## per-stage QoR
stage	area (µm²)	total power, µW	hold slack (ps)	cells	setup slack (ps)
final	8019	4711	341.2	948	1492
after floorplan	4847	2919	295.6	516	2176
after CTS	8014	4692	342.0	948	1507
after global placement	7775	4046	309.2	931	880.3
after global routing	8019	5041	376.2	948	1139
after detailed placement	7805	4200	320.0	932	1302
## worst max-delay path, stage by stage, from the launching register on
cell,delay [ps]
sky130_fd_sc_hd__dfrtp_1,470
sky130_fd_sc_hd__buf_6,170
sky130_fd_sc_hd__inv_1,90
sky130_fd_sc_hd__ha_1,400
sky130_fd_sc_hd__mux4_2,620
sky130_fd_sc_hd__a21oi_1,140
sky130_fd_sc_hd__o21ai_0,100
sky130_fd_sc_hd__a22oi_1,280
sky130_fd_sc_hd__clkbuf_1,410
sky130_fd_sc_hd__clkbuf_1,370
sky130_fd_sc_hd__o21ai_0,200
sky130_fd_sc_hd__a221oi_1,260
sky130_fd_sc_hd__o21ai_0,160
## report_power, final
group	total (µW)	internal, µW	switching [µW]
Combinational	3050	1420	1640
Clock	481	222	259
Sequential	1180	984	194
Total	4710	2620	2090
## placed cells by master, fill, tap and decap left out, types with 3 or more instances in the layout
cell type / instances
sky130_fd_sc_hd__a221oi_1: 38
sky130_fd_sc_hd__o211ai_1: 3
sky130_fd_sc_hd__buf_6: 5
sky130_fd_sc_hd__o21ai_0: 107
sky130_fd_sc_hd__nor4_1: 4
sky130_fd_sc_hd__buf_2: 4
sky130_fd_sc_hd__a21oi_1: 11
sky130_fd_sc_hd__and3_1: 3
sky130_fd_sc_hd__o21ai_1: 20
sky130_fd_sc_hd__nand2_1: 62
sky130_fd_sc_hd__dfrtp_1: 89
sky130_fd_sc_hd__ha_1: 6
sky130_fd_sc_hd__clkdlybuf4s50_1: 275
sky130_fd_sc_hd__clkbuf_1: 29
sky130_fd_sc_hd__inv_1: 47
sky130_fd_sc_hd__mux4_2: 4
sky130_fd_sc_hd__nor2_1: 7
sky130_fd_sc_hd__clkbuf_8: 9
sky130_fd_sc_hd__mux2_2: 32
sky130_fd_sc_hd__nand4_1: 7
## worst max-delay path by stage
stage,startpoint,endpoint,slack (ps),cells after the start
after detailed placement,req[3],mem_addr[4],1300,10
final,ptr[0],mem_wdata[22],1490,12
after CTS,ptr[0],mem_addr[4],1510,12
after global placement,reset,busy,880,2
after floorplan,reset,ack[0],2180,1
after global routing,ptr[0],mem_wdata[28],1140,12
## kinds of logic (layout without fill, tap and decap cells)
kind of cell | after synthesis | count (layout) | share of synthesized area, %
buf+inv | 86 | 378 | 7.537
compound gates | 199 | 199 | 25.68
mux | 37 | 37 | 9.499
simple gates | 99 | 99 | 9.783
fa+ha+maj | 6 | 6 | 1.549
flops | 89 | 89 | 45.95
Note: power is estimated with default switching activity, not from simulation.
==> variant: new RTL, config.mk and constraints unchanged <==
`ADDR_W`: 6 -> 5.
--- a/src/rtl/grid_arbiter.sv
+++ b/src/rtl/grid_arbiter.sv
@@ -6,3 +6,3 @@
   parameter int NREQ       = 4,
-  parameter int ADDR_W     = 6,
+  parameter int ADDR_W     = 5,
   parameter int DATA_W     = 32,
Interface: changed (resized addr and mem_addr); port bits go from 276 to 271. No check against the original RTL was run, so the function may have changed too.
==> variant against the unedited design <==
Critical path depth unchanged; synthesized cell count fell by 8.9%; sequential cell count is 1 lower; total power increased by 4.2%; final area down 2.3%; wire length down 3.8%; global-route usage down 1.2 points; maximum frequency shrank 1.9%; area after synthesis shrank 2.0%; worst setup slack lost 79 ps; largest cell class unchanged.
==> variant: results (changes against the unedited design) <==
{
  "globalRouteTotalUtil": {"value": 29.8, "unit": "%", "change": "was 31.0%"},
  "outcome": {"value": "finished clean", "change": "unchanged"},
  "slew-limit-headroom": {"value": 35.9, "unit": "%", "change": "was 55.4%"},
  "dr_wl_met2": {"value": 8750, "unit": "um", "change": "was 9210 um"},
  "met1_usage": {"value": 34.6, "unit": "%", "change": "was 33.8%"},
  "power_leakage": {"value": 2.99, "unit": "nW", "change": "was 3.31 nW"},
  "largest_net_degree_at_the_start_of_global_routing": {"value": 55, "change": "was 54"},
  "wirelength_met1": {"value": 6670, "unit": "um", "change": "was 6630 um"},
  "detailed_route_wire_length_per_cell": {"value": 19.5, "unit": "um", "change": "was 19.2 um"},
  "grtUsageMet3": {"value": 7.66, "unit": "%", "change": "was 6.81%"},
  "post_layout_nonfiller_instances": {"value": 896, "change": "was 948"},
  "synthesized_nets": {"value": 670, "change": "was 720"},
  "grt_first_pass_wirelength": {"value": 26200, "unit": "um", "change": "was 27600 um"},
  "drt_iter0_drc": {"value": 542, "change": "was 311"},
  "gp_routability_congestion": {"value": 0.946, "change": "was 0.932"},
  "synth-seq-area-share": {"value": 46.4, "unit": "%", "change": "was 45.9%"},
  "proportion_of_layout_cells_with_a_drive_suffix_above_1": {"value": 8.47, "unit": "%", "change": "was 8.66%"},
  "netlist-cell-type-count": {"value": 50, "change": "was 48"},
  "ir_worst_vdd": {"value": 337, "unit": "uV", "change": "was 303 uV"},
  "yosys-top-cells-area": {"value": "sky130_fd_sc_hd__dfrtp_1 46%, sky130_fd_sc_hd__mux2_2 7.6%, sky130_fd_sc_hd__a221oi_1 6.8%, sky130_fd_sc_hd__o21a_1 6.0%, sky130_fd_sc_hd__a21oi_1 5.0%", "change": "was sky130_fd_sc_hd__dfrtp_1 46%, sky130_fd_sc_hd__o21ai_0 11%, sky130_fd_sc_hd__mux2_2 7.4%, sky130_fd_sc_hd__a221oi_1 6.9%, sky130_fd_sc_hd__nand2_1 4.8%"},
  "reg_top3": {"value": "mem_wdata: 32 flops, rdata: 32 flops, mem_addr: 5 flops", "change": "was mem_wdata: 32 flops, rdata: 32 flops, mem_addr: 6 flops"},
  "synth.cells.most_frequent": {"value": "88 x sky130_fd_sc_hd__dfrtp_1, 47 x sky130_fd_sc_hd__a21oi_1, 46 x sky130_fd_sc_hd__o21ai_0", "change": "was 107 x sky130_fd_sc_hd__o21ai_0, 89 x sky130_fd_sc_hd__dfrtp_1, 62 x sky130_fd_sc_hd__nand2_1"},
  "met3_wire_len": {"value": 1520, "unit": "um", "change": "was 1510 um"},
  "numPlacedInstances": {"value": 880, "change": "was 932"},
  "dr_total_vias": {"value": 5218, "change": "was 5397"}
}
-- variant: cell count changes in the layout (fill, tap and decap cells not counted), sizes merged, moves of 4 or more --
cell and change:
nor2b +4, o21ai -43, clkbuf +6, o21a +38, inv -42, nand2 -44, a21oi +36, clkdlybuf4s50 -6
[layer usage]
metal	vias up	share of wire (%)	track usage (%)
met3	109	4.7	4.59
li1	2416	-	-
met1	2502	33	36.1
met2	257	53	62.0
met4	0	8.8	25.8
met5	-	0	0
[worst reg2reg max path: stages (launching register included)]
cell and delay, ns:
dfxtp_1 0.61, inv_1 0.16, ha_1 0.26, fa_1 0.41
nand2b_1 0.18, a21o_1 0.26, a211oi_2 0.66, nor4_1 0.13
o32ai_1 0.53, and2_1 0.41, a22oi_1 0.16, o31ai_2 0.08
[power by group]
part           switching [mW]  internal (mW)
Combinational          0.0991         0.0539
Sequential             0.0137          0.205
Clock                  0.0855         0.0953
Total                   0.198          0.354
--- src/rtl/hamming_reg_ctrl.sv ---
// Transfer controller for the Hamming-protected shift register.
// It accepts a parallel word, loads the register in PISO mode and streams the
// word out LSB-first. While streaming, any fault reported by the register
// turns the cycle into a correction stall. Two back-to-back faulty stalls
// mean the error was not correctable, so the transfer is aborted.
module hamming_reg_ctrl #(
  parameter int WIDTH = 4,
  parameter int CNT_W = 8
) (
  input  logic             clk,
  input  logic             rst,
  input  logic             in_valid,
  output logic             in_ready,
  input  logic [WIDTH-1:0] in_data,
  output logic             ser_valid,
  input  logic             ser_ready,
  output logic             ser_bit,
  output logic             ser_last,
  output logic             done,
  output logic             reg_enable,
  output logic             reg_load,
  output logic [1:0]       reg_mode,
  output logic [WIDTH-1:0] reg_parallel_in,
  input  logic             reg_serial_out,
  input  logic             reg_fault,
  input  logic             clr_err,
  output logic [CNT_W-1:0] err_count,
  output logic             uncorr
);

  localparam int BW = (WIDTH > 1) ? $clog2(WIDTH) : 1;
  localparam logic [BW-1:0] LAST_IDX = BW'(WIDTH - 1);

  typedef enum logic [1:0] {
    S_IDLE,
    S_LOAD,
    S_SHIFT
  } state_t;

  state_t           state_q, state_d;
  logic [BW-1:0]    bit_cnt_q, bit_cnt_d;
  logic [WIDTH-1:0] word_q;
  logic             fix_pending_q;
  logic             corr_cyc;
  logic             uncorr_cyc;
  logic             done_d;

  // Correction counter saturates instead of wrapping.
  function automatic logic [CNT_W-1:0] sat_inc(input logic [CNT_W-1:0] v);
    return (&v) ? v : v + CNT_W'(1);
  endfunction

  assign reg_mode        = 2'b10;
  assign reg_parallel_in = word_q;

  // Next-state, handshake and register-control decode.
  always_comb begin
    state_d    = state_q;
    bit_cnt_d  = bit_cnt_q;
    in_ready   = 1'b0;
    ser_valid  = 1'b0;
    ser_bit    = 1'b0;
    ser_last   = 1'b0;
    reg_enable = 1'b0;
    reg_load   = 1'b0;
    corr_cyc   = 1'b0;
    uncorr_cyc = 1'b0;
    done_d     = 1'b0;
    case (state_q)
      S_IDLE: begin
        in_ready = 1'b1;
        // The register is idle-stalled, so it self-corrects here as well.
        if (reg_fault) begin
          if (fix_pending_q) uncorr_cyc = 1'b1;
          else               corr_cyc   = 1'b1;
        end
        if (in_valid) state_d = S_LOAD;
      end
      S_LOAD: begin
        reg_enable = 1'b1;
        reg_load   = 1'b1;
        bit_cnt_d  = '0;
        state_d    = S_SHIFT;
      end
      S_SHIFT: begin
        if (reg_fault) begin
          // Stall so the register can fix itself; a repeat fault means it could not.
          if (fix_pending_q) begin
            uncorr_cyc = 1'b1;
            state_d    = S_IDLE;
          end else begin
            corr_cyc = 1'b1;
          end
        end else begin
          ser_valid  = 1'b1;
          ser_bit    = reg_serial_out;
          ser_last   = (bit_cnt_q == LAST_IDX);
          reg_enable = ser_ready;
          if (ser_ready) begin
            if (bit_cnt_q == LAST_IDX) begin
              state_d = S_IDLE;
              done_d  = 1'b1;
            end else begin
              bit_cnt_d = bit_cnt_q + BW'(1);
            end
          end
        end
      end
      default: state_d = S_IDLE;
    endcase
  end

  // State, bit counter, captured word and correction tracking.
  always_ff @(posedge clk or posedge rst) begin
    if (rst) begin
      state_q       <= S_IDLE;
      bit_cnt_q     <= '0;
      word_q        <= '0;
      fix_pending_q <= 1'b0;
      done          <= 1'b0;
    end else begin
      state_q       <= state_d;
      bit_cnt_q     <= bit_cnt_d;
      fix_pending_q <= corr_cyc;
      done          <= done_d;
      if (state_q == S_IDLE && in_valid) word_q <= in_data;
    end
  end

  // Error statistics; a clear request overrides any same-cycle update.
  always_ff @(posedge clk or posedge rst) begin
    if (rst) begin
      err_count <= '0;
      uncorr    <= 1'b0;
    end else if (clr_err) begin
      err_count <= '0;
      uncorr    <= 1'b0;
    end else begin
      if (corr_cyc)   err_count <= sat_inc(err_count);
      if (uncorr_cyc) uncorr    <= 1'b1;
    end
  end

endmodule
$ cat config.mk
export PLATFORM = sky130hd
export DESIGN_NAME = seq_detect_param
export DESIGN_NICKNAME = d
export VERILOG_FILES = /design/src/rtl/seq_detect_param.sv
export SDC_FILE = /design/constraint.sdc
export NUM_CORES = 1
export LEC_CHECK = 0
export ABC_AREA = 1
export BUFFER_PORTS_ARGS = -buffer_cell sky130_fd_sc_hd__buf_2
export CAP_MARGIN = 30
export CORE_UTILIZATION = 33
export DETAILED_ROUTE_END_ITERATION = 7
export GPL_ROUTABILITY_DRIVEN = 0
export GPL_TIMING_DRIVEN = 0
export REMOVE_ABC_BUFFERS = 1
export SLEW_MARGIN = 20
export SYNTH_ARGS = -nofsm -noshare
export SYNTH_HDL_FRONTEND = slang
export SYNTH_SLANG_ARGS = --single-unit
$ cat constraint.sdc
create_clock -name ck -period 1.35 [get_ports ck]
set_clock_uncertainty 0.05 [all_clocks]
set_input_delay 0.0675 -clock ck [delete_from_list [all_inputs] [get_ports ck]]
set_output_delay 0.0675 -clock ck [all_outputs]
set_load 0.01 [all_outputs]
$ cat src/rtl/seq_detect_param.sv
// Dual-pattern serial sequence detector with configurable overlap mode,
// runtime-loadable patterns and saturating match counters.
module seq_detect_param #(
   parameter int             LEN    = 3,
   parameter int             CW     = 8,
   parameter logic [LEN-1:0] PA_RST = LEN'(3'b001),
   parameter logic [LEN-1:0] PB_RST = LEN'(3'b110)
) (
   input  logic                         ck,
   input  logic                         rs,
   input  logic                         en,
   input  logic                         i,
   input  logic                         ovl,
   input  logic                         cfg_we,
   input  logic [LEN-1:0]               cfg_a,
   input  logic [LEN-1:0]               cfg_b,
   input  logic                         clr,
   output logic                         y1,
   output logic                         y2,
   output logic [CW-1:0]                cnt1,
   output logic [CW-1:0]                cnt2,
   output logic [$clog2(LEN+1)-1:0]     fill
);

   localparam int FW = $clog2(LEN+1);

   logic [LEN-1:0] hist_q, hist_d;
   logic [FW-1:0]  fill_q, fill_d;
   logic [LEN-1:0] pa_q, pa_d;
   logic [LEN-1:0] pb_q, pb_d;
   logic           y1_q, y1_d;
   logic           y2_q, y2_d;
   logic [CW-1:0]  cnt1_q, cnt1_d;
   logic [CW-1:0]  cnt2_q, cnt2_d;

   logic [LEN-1:0] shifted;
   logic [FW-1:0]  fill_inc;
   logic           match_a;
   logic           match_b;

   always_comb begin
      hist_d   = hist_q;
      fill_d   = fill_q;
      pa_d     = pa_q;
      pb_d     = pb_q;
      y1_d     = 1'b0;
      y2_d     = 1'b0;
      cnt1_d   = cnt1_q;
      cnt2_d   = cnt2_q;
      shifted  = hist_q;
      fill_inc = fill_q;
      match_a  = 1'b0;
      match_b  = 1'b0;

      // A pattern load wins over the serial input on the same edge.
      if (cfg_we) begin
         pa_d   = cfg_a;
         pb_d   = cfg_b;
         fill_d = '0;
      end else if (en) begin
         shifted  = {hist_q[LEN-2:0], i};
         fill_inc = (fill_q == FW'(LEN)) ? fill_q : fill_q + 1'b1;
         match_a  = (fill_inc == FW'(LEN)) && (shifted == pa_q);
         match_b  = (fill_inc == FW'(LEN)) && (shifted == pb_q);
         hist_d   = shifted;
         fill_d   = (!ovl && (match_a || match_b)) ? '0 : fill_inc;
         y1_d     = match_a;
         y2_d     = match_b;
      end

      if (clr) begin
         cnt1_d = '0;
         cnt2_d = '0;
      end else begin
         if (match_a && (cnt1_q != {CW{1'b1}})) cnt1_d = cnt1_q + 1'b1;
         if (match_b && (cnt2_q != {CW{1'b1}})) cnt2_d = cnt2_q + 1'b1;
      end
   end

   always_ff @(posedge ck or negedge rs) begin
      if (!rs) begin
         hist_q <= '0;
         fill_q <= '0;
         pa_q   <= PA_RST;
         pb_q   <= PB_RST;
         y1_q   <= 1'b0;
         y2_q   <= 1'b0;
         cnt1_q <= '0;
         cnt2_q <= '0;
      end else begin
         hist_q <= hist_d;
         fill_q <= fill_d;
         pa_q   <= pa_d;
         pb_q   <= pb_d;
         y1_q   <= y1_d;
         y2_q   <= y2_d;
         cnt1_q <= cnt1_d;
         cnt2_q <= cnt2_d;
      end
   end

   assign y1   = y1_q;
   assign y2   = y2_q;
   assign cnt1 = cnt1_q;
   assign cnt2 = cnt2_q;
   assign fill = fill_q;

endmodule
File: config.mk
export PLATFORM = sky130hd
export DESIGN_NAME = bitwise_arb_ctrl
export DESIGN_NICKNAME = d
export VERILOG_FILES = /design/src/rtl/bitwise_arb_ctrl.sv
export SDC_FILE = /design/constraint.sdc
export NUM_CORES = 1
export LEC_CHECK = 0
export ABC_AREA = 0
export BUFFER_PORTS_ARGS = -buffer_cell sky130_fd_sc_hd__buf_2
export CAP_MARGIN = 20
export CORE_AREA = 5 5 81 120
export CTS_CLUSTER_DIAMETER = 150
export DETAILED_ROUTE_END_ITERATION = 12
export DIE_AREA = 0 0 86 125
export PLACE_DENSITY_LB_ADDON = 0.15
export SYNTH_ARGS = -nofsm -noshare
export SYNTH_HDL_FRONTEND = slang
export SYNTH_SLANG_ARGS = --single-unit
File: constraint.sdc
create_clock -name clk -period 1.8 [get_ports clk]
set_input_delay 0 -clock clk [delete_from_list [all_inputs] [get_ports clk]]
set_output_delay 0 -clock clk [all_outputs]
set_load 0.03 [all_outputs]
[config.mk]
export PLATFORM = sky130hd
export DESIGN_NAME = instr_fetch_unit
export DESIGN_NICKNAME = d
export VERILOG_FILES = /design/src/rtl/instr_fetch_unit.sv
export SDC_FILE = /design/constraint.sdc
export NUM_CORES = 1
export LEC_CHECK = 0
export ABC_AREA = 0
export CAP_MARGIN = 20
export CORE_MARGIN = 3
export CORE_UTILIZATION = 38
export CTS_BUF_LIST = sky130_fd_sc_hd__clkbuf_4 sky130_fd_sc_hd__clkbuf_8 sky130_fd_sc_hd__clkbuf_16
export CTS_CLUSTER_DIAMETER = 30
export DETAILED_ROUTE_END_ITERATION = 8
export DONT_BUFFER_PORTS = 1
export PLACE_DENSITY = 0.54
export SLEW_MARGIN = 20
export SYNTH_ARGS = -nofsm -noshare
export SYNTH_HDL_FRONTEND = slang
export SYNTH_SLANG_ARGS = --single-unit
[constraint.sdc]
create_clock -name clk -period 4.25 [get_ports clk]
set_input_delay 0.425 -clock clk [delete_from_list [all_inputs] [get_ports clk]]
set_output_delay 0.425 -clock clk [all_outputs]
set_load 0.01 [all_outputs]
`config.mk`:
```
export PLATFORM = sky130hd
export DESIGN_NAME = rf_write_arbiter4
export DESIGN_NICKNAME = d
export VERILOG_FILES = /design/src/rtl/rf_write_arbiter4.sv
export SDC_FILE = /design/constraint.sdc
export NUM_CORES = 1
export LEC_CHECK = 0
export ABC_AREA = 1
export CORE_ASPECT_RATIO = 1.25
export CORE_UTILIZATION = 25
export CTS_CLUSTER_DIAMETER = 200
export DETAILED_ROUTE_END_ITERATION = 7
export GPL_TIMING_DRIVEN = 1
export SLEW_MARGIN = 20
export SYNTH_ARGS = -nofsm -noshare
export SYNTH_HDL_FRONTEND = slang
export SYNTH_SLANG_ARGS = --single-unit
```
`constraint.sdc`:
```
create_clock -name clk -period 2.7 [get_ports clk]
set_clock_uncertainty 0.1 [all_clocks]
set_input_delay 0.54 -clock clk [delete_from_list [all_inputs] [get_ports clk]]
set_output_delay 0.54 -clock clk [all_outputs]
set_load 0.02 [all_outputs]
```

[Problem description]
Please output the lines of the listing above that fall in the stretch from the one with "after detailed placement,req[3],mem_addr[4],1300,10" through the one with "Critical path depth", exactly and only those.

[Your solution]
after detailed placement,req[3],mem_addr[4],1300,10
final,ptr[0],mem_wdata[22],1490,12
after CTS,ptr[0],mem_addr[4],1510,12
after global placement,reset,busy,880,2
after floorplan,reset,ack[0],2180,1
after global routing,ptr[0],mem_wdata[28],1140,12
## kinds of logic (layout without fill, tap and decap cells)
kind of cell | after synthesis | count (layout) | share of synthesized area, %
buf+inv | 86 | 378 | 7.537
compound gates | 199 | 199 | 25.68
mux | 37 | 37 | 9.499
simple gates | 99 | 99 | 9.783
fa+ha+maj | 6 | 6 | 1.549
flops | 89 | 89 | 45.95
Note: power is estimated with default switching activity, not from simulation.
==> variant: new RTL, config.mk and constraints unchanged <==
`ADDR_W`: 6 -> 5.
--- a/src/rtl/grid_arbiter.sv
+++ b/src/rtl/grid_arbiter.sv
@@ -6,3 +6,3 @@
   parameter int NREQ       = 4,
-  parameter int ADDR_W     = 6,
+  parameter int ADDR_W     = 5,
   parameter int DATA_W     = 32,
Interface: changed (resized addr and mem_addr); port bits go from 276 to 271. No check against the original RTL was run, so the function may have changed too.
==> variant against the unedited design <==
Critical path depth unchanged; synthesized cell count fell by 8.9%; sequential cell count is 1 lower; total power increased by 4.2%; final area down 2.3%; wire length down 3.8%; global-route usage down 1.2 points; maximum frequency shrank 1.9%; area after synthesis shrank 2.0%; worst setup slack lost 79 ps; largest cell class unchanged.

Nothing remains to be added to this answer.